I have been reading a lot of articles in the area of Distributed
Artificial Intelligence (DAI) and would appreciate getting in
touch with others who have similar interests to discuss articles and
toss around ideas.  Thanks.

Cindy Mason (clm@lll-crg)

------------------------------

Date: Fri, 1 Nov 85 10:01:23 cst
From: Alan Wexelblat <wex@mcc.ARPA>
Subject: Abduction


Will someone please explain to me what is meant by this word?
My dictionary gives two definition:  one has to do with kidnapping,
the other has to do with exercising certain thigh muscles.  I assume
that AI'ers have a third definition (!?).  Replies directly to me,
please.
--Alan Wexelblat
WEX@MCC.ARPA

------------------------------

Date: Fri 1 Nov 85 11:49:21-EST
From: John C. Akbari <AKBARI@CS.COLUMBIA.EDU>
Subject: User Modelling Panel

Does anyone have notes on the User Modelling panel held at IJCAI-85 in
August?

THanks in advance.

john akbari

akbari@columbia-20.arpa

------------------------------

Date: Fri, 1 Nov 85 18:11:58 pst
From: decvax!ittatc!dcdwest!sdcsvax!sdcrdcf!polyslo!cburdor
      @ucb-vax.berkeley.edu (Christopher Burdorf)
Subject: ATNS vs. ATTs

     I am currently working on a master's thesis in natural language
processing.  I am currently deciding whether to use ATNs or ATTs to do
the parsing. If anyone out there has any feelings one way or the other
as to which method is better, please let me know.

Chris burdorf
Cal poly slo.

------------------------------

Date: Mon,  4 Nov 85 09:58:29 GMT
From: gcj%qmc-ori.uucp@ucl-cs.arpa
Subject: Vision Systems and American Sign Language

One of goals of AI research is to  produce speech recognition systems.
Has there been a proposal to produce a vision system that can ``read''
ASL?

Gordon Joly
gcj%qmc-ori@ucl-cs.arpa

------------------------------

Date: 1 Nov 1985  01:35 CST (Fri)
From: Paul Fuqua <FUQUA@ti-csl60>
Subject: LISP Workstations


Some comments in response to:

    Date: Thursday, 24 October 1985  13:53-CDT
    From: Liz Allen <liz at tove.umd.edu>
    To:   AIList at MIT-MC
    Re:   LISP Workstations

           What I really needed was to see the files that were listed
    off the bottom of the screen...

    The other big problem I had was in using emacs -- I learned about
    apropos pretty quickly, but it was not a lot of help.  My favorite
    example is when I wanted to pick up some text without modifying
    the existing buffer.

On the Texas Instruments Explorer (the third of the MIT-derived lispms), we
have a system called Suggestions that occupies a small menu strip on your
window with a selection of, well, suggestions.  Some of the menu items are
commands, some switch to more detailed menus of classes of commands, some do
other things.

As a whole, the suggestions menus are supposed to track the state you're in
-- in Zmacs, there are Zmacs menus, with headings like cursor movement,
deleting and moving text, font commands, etc;  in Dired, there is a menu of
the Dired-specific Zmacs commands;  in the Lisp Listener, there are
input-editing menus, window-switching menus, and so on.  (Sorry about the
vagueness, but with two years of pre-TI lispm experience, I've never used
Suggestions myself;  I just gripe about the implementation.)

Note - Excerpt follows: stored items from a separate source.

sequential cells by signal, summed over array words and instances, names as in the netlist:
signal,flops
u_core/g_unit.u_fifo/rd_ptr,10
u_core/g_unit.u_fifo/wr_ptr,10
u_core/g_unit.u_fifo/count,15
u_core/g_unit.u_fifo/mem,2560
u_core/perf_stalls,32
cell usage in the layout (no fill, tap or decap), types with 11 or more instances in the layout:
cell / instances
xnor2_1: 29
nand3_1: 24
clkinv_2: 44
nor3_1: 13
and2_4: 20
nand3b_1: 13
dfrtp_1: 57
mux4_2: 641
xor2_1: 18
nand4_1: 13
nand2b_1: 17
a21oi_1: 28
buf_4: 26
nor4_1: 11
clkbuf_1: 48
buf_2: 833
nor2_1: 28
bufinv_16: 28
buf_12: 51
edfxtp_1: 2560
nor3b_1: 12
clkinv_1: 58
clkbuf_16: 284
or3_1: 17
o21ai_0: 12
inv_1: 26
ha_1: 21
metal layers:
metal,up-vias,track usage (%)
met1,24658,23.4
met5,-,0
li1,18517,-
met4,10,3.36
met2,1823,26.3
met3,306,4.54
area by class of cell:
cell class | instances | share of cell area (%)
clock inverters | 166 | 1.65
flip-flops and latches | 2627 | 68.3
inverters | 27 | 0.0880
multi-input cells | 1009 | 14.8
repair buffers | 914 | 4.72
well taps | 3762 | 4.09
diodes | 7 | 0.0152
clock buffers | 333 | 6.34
===== src/rtl/jesd_tx_pkg.sv =====
// Shared definitions for the JESD204 transmit link controller: FSM encoding,
// lane-mux codes and the SYNC~ resynchronisation threshold.
package jesd_tx_pkg;

    typedef enum logic [2:0] {
        ST_IDLE      = 3'd0,
        ST_CGS       = 3'd1,
        ST_WAIT_LMFC = 3'd2,
        ST_ILA       = 3'd3,
        ST_DATA      = 3'd4
    } link_state_e;

    localparam logic [1:0] LANE_CGS  = 2'b00;
    localparam logic [1:0] LANE_ILA  = 2'b01;
    localparam logic [1:0] LANE_DATA = 2'b10;

    localparam int unsigned RESYNC_FRAMES = 5;
    localparam int unsigned RESYNC_OCTETS = 9;

    // SYNC~ low for this many octets means resync; anything shorter is an error report.
    function automatic logic [10:0] resync_threshold(input logic [7:0] f);
        return 11'(RESYNC_FRAMES) * ({3'b000, f} + 11'd1) + 11'(RESYNC_OCTETS);
    endfunction

endpackage


===== src/rtl/lmfc_counter.sv =====
// Free-running octet/frame counters defining the local multiframe clock.
module lmfc_counter (
    input  logic       clk,
    input  logic       rst_n,
    input  logic [7:0] i_F,
    input  logic [4:0] i_K,
    output logic [7:0] o_octet_cnt,
    output logic [4:0] o_frame_cnt,
    output logic       o_lmfc
);

    logic [7:0] octet_q, octet_d;
    logic [4:0] frame_q, frame_d;
    logic       octet_wrap;

    // Wrap on >= so a run-time shrink of F or K cannot leave a counter stranded above its limit.
    always_comb begin
        octet_wrap = (octet_q >= i_F);
        octet_d    = octet_wrap ? 8'd0 : octet_q + 8'd1;
        frame_d    = frame_q;
        if (octet_wrap) begin
            frame_d = (frame_q >= i_K) ? 5'd0 : frame_q + 5'd1;
        end
    end

    always_ff @(posedge clk or negedge rst_n) begin
        if (!rst_n) begin
            octet_q <= 8'd0;
            frame_q <= 5'd0;
        end else begin
            octet_q <= octet_d;
            frame_q <= frame_d;
        end
    end

    assign o_octet_cnt = octet_q;
    assign o_frame_cnt = frame_q;
    assign o_lmfc      = (octet_q == 8'd0) && (frame_q == 5'd0);

endmodule


===== src/rtl/tx_link_ctrl.sv =====
// JESD204 transmit link FSM: CGS -> LMFC-aligned ILA -> DATA, with SYNC~
// monitoring for resync requests and error reports while in DATA.
module tx_link_ctrl
    import jesd_tx_pkg::*;
(
    input  logic       clk,
    input  logic       rst_n,
    input  logic       i_link_en,
    input  logic       i_sync_n,
    input  logic [7:0] i_F,
    input  logic [4:0] i_K,
    input  logic       i_seq_end,
    output logic       o_seq_start,
    output logic [4:0] o_no_frame_de_assertion,
    output logic [1:0] o_state,
    output logic       o_link_up,
    output logic       o_lmfc,
    output logic       o_sync_req,
    output logic       o_err_report
);

    link_state_e state_q, state_d;
    logic        seen_low_q, seen_low_d;
    logic        sync_prev_q;
    logic [10:0] low_cnt_q, low_cnt_d;
    logic [4:0]  nfda_q, nfda_d;
    logic [7:0]  octet_cnt;
    logic [4:0]  frame_cnt;
    logic [10:0] low_plus;
    logic [10:0] threshold;

    lmfc_counter u_lmfc (
        .clk         (clk),
        .rst_n       (rst_n),
        .i_F         (i_F),
        .i_K         (i_K),
        .o_octet_cnt (octet_cnt),
        .o_frame_cnt (frame_cnt),
        .o_lmfc      (o_lmfc)
    );

    assign threshold = resync_threshold(i_F);
    assign low_plus  = (low_cnt_q == 11'h7FF) ? low_cnt_q : low_cnt_q + 11'd1;

    // Pulses are decided in the same cycle as the transition that causes them,
    // so the state change guarantees they never last two cycles.
    always_comb begin
        state_d      = state_q;
        seen_low_d   = seen_low_q;
        low_cnt_d    = low_cnt_q;
        nfda_d       = nfda_q;
        o_seq_start  = 1'b0;
        o_sync_req   = 1'b0;
        o_err_report = 1'b0;
        if (!i_link_en) begin
            state_d    = ST_IDLE;
            seen_low_d = 1'b0;
            low_cnt_d  = 11'd0;
        end else begin
            case (state_q)
                ST_IDLE: state_d = ST_CGS;
                ST_CGS: begin
                    if (!i_sync_n) begin
                        seen_low_d = 1'b1;
                    end else if (!sync_prev_q && seen_low_q) begin
                        nfda_d     = frame_cnt;
                        seen_low_d = 1'b0;
                        state_d    = ST_WAIT_LMFC;
                    end
                end
                ST_WAIT_LMFC: begin
                    if (!i_sync_n) begin
                        state_d    = ST_CGS;
                        seen_low_d = 1'b1;
                    end else if (octet_cnt == i_F && frame_cnt == i_K) begin
                        o_seq_start = 1'b1;
                        state_d     = ST_ILA;
                    end
                end
                ST_ILA: begin
                    low_cnt_d = 11'd0;
                    if (!i_sync_n) begin
                        state_d    = ST_CGS;
                        seen_low_d = 1'b1;
                    end else if (i_seq_end) begin
                        state_d = ST_DATA;
                    end
                end
                ST_DATA: begin
                    if (!i_sync_n) begin
                        low_cnt_d = low_plus;
                        if (low_plus >= threshold) begin
                            o_sync_req = 1'b1;
                            state_d    = ST_CGS;
                            seen_low_d = 1'b1;
                            low_cnt_d  = 11'd0;
                        end
                    end else begin
                        o_err_report = (low_cnt_q != 11'd0) && (low_cnt_q < threshold);
                        low_cnt_d    = 11'd0;
                    end
                end
                default: state_d = ST_IDLE;
            endcase
        end
    end

    always_ff @(posedge clk or negedge rst_n) begin
        if (!rst_n) begin
            state_q     <= ST_IDLE;
            seen_low_q  <= 1'b0;
            sync_prev_q <= 1'b1;
            low_cnt_q   <= 11'd0;
            nfda_q      <= 5'd0;
        end else begin
            state_q     <= state_d;
            seen_low_q  <= seen_low_d;
            sync_prev_q <= i_sync_n;
            low_cnt_q   <= low_cnt_d;
            nfda_q      <= nfda_d;
        end
    end

    always_comb begin
        case (state_q)
            ST_ILA:  o_state = LANE_ILA;
            ST_DATA: o_state = LANE_DATA;
            default: o_state = LANE_CGS;
        endcase
    end

    assign o_link_up               = (state_q == ST_DATA);
    assign o_no_frame_de_assertion = nfda_q;

endmodule


===== config.mk =====
export PLATFORM = sky130hd
export DESIGN_NAME = tx_link_ctrl
export DESIGN_NICKNAME = d
export VERILOG_FILES = /design/src/rtl/jesd_tx_pkg.sv /design/src/rtl/lmfc_counter.sv /design/src/rtl/tx_link_ctrl.sv
export SDC_FILE = /design/constraint.sdc
export NUM_CORES = 1
export LEC_CHECK = 0
export ABC_AREA = 1
export BUFFER_PORTS_ARGS = -buffer_cell sky130_fd_sc_hd__buf_2
export CAP_MARGIN = 0
export CORE_MARGIN = 4
export CORE_UTILIZATION = 26
export DETAILED_ROUTE_END_ITERATION = 16
export PLACE_DENSITY = 0.43
export SLEW_MARGIN = 20
export SYNTH_ARGS = -nofsm -noshare
export SYNTH_HDL_FRONTEND = slang
export SYNTH_SLANG_ARGS = --single-unit

===== constraint.sdc =====
create_clock -name clk -period 6.6 [get_ports clk]
set_clock_uncertainty 0.2 [all_clocks]
set_input_delay 0.66 -clock clk [delete_from_list [all_inputs] [get_ports clk]]
set_output_delay 0.66 -clock clk [all_outputs]
set_load 0.02 [all_outputs]

Word level (Yosys, flattened, before mapping):

Cells that the tools add are included.
Widths: inputs -> output; s select.

* register bits after elaboration: 34
* bits of input ports: 18
* output and inout port bits: 12
* word-level logic and storage cells: 83

* add/sub/neg operators: 5
* multipliers: 1
* magnitude comparators: 4
* equality and inequality tests: 17
* mux-type cells: 36
* reduce and logical (&&, ||, !) cells: 13

Operator list (count)
* $mux 11: 4
* $mux 3: 9
* $pmux 11 s2: 1
* $mux 1: 17
* $pmux 3 s5: 1
* $ne 3x3->1 const B: 4
* $ne 4x4->1 const B: 3
* $add 11x1->11 const B: 1
* $add 11x4->11 const B: 1
* $eq 11x11->1 const B: 1
* $ge 11x11->1: 1
* $lt 11x11->1: 1
* $mul 3x9->11 const A: 1
* $reduce_bool 11->1: 1
* $add 8x1->9 const B: 1
* $add 8x1->8 const B: 1
* $eq 8x8->1: 1
* $ge 8x8->1: 1
* $logic_not 8->1: 1
* $mux 8: 1
* $eq 3x2->1 const B: 2
* $reduce_and 6->1: 1
* $add 5x1->5 const B: 1
* $eq 5x5->1: 1
* other kinds (16): 19

Longest topological paths before layout:

* word-level depth: 8
* mapped depth: 26
* depth with buffers taken out: 26

Hierarchy:

Synthesis repeated with hierarchy kept, for this count alone.

* cell total of the unflattened synthesis: 543
* area total of the unflattened synthesis: 3915.0 µm²

By module, submodules not included
* tx_link_ctrl: instances 1, cells an instance 407, area an instance 2844.0 µm², sequential area each 526.8 µm²
* lmfc_counter: instances 1, cells an instance 136, area an instance 1071.0 µm², sequential area each 325.3 µm²

Worst setup path after synthesis:

No wires, ideal clock.

* path type: input to output
* from: input i_F[0]
* to: output o_sync_req
* arrival time: 3.678 ns
* required time: 5.740 ns
* slack: 2.062 ns
* cell stages on the path: 18
* buffers on the path: 0
* cells stage by stage: ha_1 nand2_1 inv_2 nand2_2 nor2_1 xor2_1 ha_1 ha_1 ha_1 nand2_1 inv_1 a21oi_1 xor2_1 ha_1 nand4_1 nor2_2 nand3_4 a31oi_1

* longest elaborated chain between the ends: 8

Ends and longest elaborated chain
* start, declared: line tx_link_ctrl.sv:10 `input logic [7:0] i_F,`
* $add 8x1->9: line jesd_tx_pkg.sv:22 `return 11'(RESYNC_FRAMES) * ({3'b000, f} + 11'd1) + 11'(RESYNC_OCTETS);`
* $mul 3x9->11: line jesd_tx_pkg.sv:22
* $add 11x4->11: line jesd_tx_pkg.sv:22
* $ge 11x11->1: line tx_link_ctrl.sv:92 `if (low_plus >= threshold) begin`
* $mux 1: line tx_link_ctrl.sv:92
* $mux 1: line tx_link_ctrl.sv:90 `if (!i_sync_n) begin`
* $mux 1: line tx_link_ctrl.sv:60 `case (state_q)`
* $mux 1: line tx_link_ctrl.sv:55 `if (!i_link_en) begin`
* end, declared: line tx_link_ctrl.sv:18 `output logic o_sync_req,`

Every way passes these cells.

Worst setup path after layout:

Ends and elaborated chain as after synthesis.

The idea is to try to relate concepts that the user already has in mind to
commands or groups of commands.  The target person is someone who knows what
he wants to do, but not how to do it.  Suggestions is by no means perfect;
for one thing, it doesn't explain scroll bars.  However, it's a start.

    The documentation is good if you either already know the vocabulary
    or have someone who can tell you the right word for what you want.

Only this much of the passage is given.